* Assignment
Which lines of the data include the string "Round"? List them all.

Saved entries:
========
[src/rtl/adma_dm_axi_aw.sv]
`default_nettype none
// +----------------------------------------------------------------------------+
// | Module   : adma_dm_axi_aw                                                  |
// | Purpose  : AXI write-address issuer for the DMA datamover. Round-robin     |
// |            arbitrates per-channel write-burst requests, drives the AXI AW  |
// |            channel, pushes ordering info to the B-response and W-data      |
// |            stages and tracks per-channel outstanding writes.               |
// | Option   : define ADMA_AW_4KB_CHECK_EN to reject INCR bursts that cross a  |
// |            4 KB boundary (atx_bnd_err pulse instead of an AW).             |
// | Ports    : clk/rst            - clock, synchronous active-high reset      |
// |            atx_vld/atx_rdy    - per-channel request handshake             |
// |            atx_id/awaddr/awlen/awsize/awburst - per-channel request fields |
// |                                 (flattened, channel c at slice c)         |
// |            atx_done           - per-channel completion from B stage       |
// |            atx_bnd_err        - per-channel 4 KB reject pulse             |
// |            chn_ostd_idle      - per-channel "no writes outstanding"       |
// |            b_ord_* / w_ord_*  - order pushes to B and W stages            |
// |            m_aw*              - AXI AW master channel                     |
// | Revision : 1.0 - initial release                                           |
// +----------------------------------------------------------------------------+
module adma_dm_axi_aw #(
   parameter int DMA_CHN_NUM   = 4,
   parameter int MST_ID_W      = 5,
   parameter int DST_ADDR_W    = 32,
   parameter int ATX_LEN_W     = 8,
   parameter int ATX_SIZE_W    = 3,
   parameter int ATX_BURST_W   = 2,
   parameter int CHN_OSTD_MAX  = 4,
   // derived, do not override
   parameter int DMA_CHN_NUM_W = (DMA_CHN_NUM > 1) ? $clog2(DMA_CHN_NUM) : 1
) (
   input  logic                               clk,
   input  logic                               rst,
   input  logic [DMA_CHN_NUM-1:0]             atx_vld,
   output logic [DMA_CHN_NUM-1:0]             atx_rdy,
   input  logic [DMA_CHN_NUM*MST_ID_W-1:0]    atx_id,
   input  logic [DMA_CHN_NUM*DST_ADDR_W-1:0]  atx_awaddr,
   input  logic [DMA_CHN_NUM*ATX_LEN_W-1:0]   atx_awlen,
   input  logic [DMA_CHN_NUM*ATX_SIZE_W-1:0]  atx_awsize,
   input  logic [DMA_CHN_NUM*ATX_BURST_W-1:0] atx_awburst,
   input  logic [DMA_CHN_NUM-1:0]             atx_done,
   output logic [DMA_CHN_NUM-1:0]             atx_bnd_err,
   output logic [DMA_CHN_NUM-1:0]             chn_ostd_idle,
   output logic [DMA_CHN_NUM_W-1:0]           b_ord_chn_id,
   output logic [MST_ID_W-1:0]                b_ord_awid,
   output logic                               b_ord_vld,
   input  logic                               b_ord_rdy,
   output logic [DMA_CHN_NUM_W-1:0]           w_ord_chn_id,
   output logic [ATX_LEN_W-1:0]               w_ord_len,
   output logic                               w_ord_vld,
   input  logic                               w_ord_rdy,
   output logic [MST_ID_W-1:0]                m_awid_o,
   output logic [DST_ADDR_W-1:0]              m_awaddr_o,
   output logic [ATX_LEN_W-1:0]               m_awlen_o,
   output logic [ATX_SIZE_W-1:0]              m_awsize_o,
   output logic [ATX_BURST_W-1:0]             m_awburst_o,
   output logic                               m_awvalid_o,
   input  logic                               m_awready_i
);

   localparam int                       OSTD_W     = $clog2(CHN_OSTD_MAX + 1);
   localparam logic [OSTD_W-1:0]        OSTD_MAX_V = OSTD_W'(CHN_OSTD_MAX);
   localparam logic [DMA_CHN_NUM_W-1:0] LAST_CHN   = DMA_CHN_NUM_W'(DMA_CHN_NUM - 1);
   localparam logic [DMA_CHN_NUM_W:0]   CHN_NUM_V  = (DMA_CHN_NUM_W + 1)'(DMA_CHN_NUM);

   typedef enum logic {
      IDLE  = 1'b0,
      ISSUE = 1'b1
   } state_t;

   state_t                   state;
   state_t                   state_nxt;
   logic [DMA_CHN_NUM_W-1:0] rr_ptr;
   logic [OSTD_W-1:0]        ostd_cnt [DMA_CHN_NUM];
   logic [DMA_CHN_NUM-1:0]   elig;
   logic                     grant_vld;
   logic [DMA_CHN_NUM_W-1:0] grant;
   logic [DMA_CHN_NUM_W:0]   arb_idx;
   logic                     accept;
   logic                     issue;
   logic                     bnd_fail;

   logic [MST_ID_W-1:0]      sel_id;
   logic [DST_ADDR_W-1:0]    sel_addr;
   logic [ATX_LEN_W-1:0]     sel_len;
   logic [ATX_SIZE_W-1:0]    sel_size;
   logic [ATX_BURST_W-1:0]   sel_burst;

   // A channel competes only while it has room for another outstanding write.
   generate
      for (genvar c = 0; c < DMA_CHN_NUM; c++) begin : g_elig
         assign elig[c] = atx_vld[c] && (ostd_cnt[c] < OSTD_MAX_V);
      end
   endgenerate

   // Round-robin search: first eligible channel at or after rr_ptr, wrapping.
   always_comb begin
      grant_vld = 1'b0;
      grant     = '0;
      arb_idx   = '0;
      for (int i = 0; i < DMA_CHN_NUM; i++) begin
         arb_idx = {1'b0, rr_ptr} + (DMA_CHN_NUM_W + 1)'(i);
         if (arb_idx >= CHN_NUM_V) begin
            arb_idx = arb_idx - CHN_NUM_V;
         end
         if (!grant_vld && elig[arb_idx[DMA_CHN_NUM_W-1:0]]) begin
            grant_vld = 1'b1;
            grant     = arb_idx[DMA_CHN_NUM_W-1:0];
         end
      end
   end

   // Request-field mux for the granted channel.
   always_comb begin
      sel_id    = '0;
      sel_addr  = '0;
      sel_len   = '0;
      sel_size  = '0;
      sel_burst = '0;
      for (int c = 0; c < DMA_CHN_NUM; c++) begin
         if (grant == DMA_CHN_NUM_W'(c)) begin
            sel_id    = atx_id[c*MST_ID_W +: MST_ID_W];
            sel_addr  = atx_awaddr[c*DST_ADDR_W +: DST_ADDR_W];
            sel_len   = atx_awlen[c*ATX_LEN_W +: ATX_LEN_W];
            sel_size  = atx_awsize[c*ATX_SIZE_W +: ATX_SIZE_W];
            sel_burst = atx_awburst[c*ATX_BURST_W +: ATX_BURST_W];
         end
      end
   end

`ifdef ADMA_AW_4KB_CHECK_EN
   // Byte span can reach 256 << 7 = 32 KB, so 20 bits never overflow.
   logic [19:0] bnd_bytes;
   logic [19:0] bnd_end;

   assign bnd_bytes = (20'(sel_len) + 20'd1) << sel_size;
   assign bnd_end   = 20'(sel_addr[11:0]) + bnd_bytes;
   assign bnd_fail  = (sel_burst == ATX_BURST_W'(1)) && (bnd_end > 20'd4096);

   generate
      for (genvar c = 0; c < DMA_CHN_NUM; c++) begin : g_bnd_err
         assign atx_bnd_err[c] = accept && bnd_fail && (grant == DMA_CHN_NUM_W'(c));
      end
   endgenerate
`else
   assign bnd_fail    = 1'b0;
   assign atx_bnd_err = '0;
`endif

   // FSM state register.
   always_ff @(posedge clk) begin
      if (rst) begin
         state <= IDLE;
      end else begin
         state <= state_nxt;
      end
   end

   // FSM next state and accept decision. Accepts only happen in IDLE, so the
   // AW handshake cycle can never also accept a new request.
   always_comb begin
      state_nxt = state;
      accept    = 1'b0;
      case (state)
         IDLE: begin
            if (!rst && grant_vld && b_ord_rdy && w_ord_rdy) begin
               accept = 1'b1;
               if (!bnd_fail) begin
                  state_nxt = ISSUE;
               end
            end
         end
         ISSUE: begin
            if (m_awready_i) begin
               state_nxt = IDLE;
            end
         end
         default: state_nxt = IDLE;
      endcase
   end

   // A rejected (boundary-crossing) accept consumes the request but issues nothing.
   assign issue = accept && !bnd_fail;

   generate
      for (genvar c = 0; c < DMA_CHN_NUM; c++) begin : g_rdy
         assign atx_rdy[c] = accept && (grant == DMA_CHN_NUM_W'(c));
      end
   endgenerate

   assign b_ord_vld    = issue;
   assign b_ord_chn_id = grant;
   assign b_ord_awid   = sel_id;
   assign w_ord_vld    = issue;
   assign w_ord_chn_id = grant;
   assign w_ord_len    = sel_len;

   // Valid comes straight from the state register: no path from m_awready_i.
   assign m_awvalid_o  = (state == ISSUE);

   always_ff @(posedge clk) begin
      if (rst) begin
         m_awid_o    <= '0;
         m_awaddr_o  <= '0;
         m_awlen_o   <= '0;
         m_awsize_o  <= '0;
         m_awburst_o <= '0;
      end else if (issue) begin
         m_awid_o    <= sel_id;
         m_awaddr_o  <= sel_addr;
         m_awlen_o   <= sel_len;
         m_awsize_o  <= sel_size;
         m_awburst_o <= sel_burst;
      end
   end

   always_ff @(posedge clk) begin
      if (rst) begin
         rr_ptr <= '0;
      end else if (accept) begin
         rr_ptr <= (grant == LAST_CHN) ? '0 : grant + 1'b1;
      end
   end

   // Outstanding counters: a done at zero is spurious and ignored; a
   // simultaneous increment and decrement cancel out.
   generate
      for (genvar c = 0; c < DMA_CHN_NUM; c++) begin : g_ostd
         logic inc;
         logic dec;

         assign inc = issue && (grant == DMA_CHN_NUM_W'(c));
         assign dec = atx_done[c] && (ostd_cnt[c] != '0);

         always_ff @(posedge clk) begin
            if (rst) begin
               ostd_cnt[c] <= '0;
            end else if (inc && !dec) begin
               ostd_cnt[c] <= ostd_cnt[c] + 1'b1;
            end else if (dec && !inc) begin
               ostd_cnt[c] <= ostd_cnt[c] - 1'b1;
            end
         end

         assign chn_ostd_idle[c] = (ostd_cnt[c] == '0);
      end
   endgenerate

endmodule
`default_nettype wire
========
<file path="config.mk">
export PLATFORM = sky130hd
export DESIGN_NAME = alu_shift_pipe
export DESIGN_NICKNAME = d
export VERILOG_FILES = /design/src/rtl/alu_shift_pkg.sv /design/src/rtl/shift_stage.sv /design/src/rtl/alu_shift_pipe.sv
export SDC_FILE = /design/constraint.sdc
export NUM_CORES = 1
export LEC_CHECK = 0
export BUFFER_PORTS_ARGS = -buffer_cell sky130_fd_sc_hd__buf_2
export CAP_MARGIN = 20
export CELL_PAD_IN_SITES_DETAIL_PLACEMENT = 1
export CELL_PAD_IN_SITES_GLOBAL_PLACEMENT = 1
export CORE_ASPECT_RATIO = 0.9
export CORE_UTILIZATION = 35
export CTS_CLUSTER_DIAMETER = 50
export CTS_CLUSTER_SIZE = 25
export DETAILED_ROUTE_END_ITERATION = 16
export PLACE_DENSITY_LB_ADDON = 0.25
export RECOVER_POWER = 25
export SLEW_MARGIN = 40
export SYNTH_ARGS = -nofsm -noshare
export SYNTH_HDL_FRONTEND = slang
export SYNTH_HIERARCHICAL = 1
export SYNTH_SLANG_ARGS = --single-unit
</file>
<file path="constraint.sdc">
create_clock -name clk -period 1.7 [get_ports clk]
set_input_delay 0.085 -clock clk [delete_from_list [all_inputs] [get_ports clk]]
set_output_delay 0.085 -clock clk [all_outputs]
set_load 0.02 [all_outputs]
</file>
========
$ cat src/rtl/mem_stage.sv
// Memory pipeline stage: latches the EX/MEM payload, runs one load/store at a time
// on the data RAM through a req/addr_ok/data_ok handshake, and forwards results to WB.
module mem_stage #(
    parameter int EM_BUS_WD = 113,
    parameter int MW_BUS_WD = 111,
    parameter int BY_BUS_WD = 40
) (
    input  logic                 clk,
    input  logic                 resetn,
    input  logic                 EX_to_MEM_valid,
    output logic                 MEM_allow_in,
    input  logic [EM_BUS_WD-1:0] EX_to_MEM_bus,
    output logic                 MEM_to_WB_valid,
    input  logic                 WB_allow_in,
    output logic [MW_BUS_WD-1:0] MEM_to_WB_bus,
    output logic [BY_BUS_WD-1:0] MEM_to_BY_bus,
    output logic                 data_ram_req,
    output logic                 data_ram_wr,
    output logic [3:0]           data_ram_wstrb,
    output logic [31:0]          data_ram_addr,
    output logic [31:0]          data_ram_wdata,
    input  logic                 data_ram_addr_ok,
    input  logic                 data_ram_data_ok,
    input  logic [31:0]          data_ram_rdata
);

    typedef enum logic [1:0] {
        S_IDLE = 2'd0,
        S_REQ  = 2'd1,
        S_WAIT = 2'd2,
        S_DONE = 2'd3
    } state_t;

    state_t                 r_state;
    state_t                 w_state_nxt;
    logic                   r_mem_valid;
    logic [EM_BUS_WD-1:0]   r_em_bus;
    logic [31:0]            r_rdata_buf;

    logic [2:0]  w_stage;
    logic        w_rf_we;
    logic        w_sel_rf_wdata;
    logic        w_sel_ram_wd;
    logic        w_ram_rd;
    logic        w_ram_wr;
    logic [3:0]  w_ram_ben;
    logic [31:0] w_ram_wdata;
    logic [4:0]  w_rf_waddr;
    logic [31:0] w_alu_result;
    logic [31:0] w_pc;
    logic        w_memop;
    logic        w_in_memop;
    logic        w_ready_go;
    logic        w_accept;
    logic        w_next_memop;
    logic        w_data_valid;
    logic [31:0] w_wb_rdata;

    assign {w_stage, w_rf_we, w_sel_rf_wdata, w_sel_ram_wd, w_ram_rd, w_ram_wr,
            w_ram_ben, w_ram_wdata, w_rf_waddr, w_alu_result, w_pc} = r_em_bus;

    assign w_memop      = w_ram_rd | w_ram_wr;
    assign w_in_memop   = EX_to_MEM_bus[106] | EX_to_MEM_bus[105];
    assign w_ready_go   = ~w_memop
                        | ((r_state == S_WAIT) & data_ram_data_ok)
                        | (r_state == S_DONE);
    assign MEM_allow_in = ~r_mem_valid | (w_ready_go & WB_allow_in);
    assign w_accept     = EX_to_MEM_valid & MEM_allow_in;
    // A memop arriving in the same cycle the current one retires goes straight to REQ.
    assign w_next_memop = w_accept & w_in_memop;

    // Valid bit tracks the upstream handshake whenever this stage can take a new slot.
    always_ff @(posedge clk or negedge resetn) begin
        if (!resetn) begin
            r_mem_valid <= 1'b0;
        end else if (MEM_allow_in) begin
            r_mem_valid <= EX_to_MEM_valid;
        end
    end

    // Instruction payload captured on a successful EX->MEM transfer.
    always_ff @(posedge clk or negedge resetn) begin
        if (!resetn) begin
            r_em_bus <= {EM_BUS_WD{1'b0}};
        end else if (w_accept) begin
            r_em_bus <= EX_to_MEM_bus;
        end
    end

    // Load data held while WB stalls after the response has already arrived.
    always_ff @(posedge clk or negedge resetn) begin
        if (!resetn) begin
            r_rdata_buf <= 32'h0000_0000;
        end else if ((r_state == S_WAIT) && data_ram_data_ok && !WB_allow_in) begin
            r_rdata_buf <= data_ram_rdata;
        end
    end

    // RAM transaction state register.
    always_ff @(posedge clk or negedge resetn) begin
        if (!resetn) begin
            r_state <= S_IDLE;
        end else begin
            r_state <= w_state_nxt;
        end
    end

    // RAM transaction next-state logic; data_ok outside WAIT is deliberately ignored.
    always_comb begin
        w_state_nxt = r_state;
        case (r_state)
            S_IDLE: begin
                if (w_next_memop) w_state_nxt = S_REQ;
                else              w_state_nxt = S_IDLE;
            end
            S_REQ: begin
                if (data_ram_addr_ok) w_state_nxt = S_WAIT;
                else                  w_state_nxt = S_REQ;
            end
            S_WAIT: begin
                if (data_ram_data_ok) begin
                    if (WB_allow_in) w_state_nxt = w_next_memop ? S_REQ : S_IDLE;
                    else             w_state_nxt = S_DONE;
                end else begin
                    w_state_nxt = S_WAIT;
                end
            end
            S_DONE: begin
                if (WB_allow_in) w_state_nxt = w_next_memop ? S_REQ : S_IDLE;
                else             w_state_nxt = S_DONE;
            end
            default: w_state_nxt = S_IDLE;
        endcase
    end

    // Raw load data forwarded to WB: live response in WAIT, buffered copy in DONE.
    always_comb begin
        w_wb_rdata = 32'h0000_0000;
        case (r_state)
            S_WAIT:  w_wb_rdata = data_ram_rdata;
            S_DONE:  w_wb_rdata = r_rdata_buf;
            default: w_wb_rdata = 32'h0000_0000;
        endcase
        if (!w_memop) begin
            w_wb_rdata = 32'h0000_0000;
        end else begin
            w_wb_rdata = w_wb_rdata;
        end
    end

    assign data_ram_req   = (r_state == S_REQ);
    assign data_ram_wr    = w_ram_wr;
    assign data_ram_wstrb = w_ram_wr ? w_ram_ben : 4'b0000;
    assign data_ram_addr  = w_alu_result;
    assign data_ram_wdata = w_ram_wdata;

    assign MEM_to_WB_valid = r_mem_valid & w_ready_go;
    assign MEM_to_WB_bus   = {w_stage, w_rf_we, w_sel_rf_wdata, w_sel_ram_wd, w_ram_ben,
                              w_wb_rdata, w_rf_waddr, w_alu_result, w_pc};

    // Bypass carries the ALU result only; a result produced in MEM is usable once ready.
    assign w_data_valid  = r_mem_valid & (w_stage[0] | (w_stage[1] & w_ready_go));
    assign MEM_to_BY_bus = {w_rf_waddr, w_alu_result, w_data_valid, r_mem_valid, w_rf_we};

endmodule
========
* Result below
// | Purpose  : AXI write-address issuer for the DMA datamover. Round-robin     |
   // Round-robin search: first eligible channel at or after rr_ptr, wrapping.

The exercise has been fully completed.